Pathophysiologic and pharmacokinetic determinants of the antihypertensive response to propranolol

Abstract

The tendency for patients with essential hypertension to differ markedly in antihypertensive response to propranolol could arise from pathophysiologic or pharmacokinetic differences between them. This possibility was investigated in 23 men with mild to moderately severe essential hypertension. At each of three propranolol doses, 40 mg, 80 mg, and 320 mg daily, approximately a 20-fold range in steady-state plasma propranolol concentrations was observed. Clinical response however was unrelated to plasma propranolol: oral dose ratio, since patients with higher plasma levels were less sensitive to the existing plasma drug concentration.
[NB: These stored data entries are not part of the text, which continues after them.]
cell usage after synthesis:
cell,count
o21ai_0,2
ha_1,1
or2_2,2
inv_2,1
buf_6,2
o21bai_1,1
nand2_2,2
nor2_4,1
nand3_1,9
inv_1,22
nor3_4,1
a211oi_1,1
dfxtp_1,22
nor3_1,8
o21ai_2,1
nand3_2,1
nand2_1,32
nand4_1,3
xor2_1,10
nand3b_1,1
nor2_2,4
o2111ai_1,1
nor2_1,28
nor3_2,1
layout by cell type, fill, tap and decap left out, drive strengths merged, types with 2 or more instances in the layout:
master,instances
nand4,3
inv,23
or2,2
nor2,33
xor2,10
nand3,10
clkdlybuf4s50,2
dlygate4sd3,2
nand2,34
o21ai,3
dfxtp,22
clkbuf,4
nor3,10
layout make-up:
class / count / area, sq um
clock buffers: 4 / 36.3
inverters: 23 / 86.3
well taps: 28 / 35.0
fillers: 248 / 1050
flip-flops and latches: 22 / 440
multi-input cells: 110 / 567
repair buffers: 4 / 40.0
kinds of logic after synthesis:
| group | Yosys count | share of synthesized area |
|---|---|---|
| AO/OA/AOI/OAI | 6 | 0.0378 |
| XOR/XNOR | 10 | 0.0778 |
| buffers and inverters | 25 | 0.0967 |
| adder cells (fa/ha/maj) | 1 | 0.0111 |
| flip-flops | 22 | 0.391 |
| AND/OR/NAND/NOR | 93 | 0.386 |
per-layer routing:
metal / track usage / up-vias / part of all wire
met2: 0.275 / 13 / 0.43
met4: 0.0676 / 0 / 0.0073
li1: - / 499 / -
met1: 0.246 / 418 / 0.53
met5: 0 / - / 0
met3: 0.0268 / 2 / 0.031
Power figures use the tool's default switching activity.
<file path="config.mk">
export PLATFORM = sky130hd
export DESIGN_NAME = vending_change_dispenser
export DESIGN_NICKNAME = d
export VERILOG_FILES = /design/src/rtl/vm_pkg.sv /design/src/rtl/vm_coin_select.sv /design/src/rtl/vending_change_dispenser.sv
export SDC_FILE = /design/constraint.sdc
export NUM_CORES = 1
export LEC_CHECK = 0
export CAP_MARGIN = 20
export CORE_MARGIN = 8
export CORE_UTILIZATION = 50
export CTS_CLUSTER_SIZE = 30
export DETAILED_ROUTE_END_ITERATION = 6
export DONT_BUFFER_PORTS = 1
export PLACE_DENSITY_LB_ADDON = 0.3
export SLEW_MARGIN = 20
export SYNTH_ARGS = -nofsm -noshare
export SYNTH_HDL_FRONTEND = slang
export SYNTH_SLANG_ARGS = --single-unit
</file>
<file path="constraint.sdc">
create_clock -name clk -period 3.2 [get_ports clk]
set_clock_uncertainty 0.05 [all_clocks]
set_input_delay 0.48 -clock clk [delete_from_list [all_inputs] [get_ports clk]]
set_output_delay 0.48 -clock clk [all_outputs]
set_load 0.005 [all_outputs]
</file>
When falls in blood pressure and plasma propranolol concentration were compared overall, a biphasic dose-response relationship was noted, with a first component at plasma propranolol concentrations of 3 to 30 ng/ml and a second at concentrations above 30 ng/ml. Only patients with increased sympathetic nervous system activity and high plasma renin activity (PRA) had substantial falls in pressure at propranolol levels of 3 to 30 ng/ml. Cardiac beta adrenergic receptor blockade, not suppression of PRA, seemed to be the antihypertensive mechanism. This relation of pretreatment sympathetic nervous activity and PRA to antihypertensive response existed only at lower plasma propranolol concentrations. With a propranolol dose of 320 mg daily, both plasma norepinephrine concentration and PRA were unrelated to the clinical response.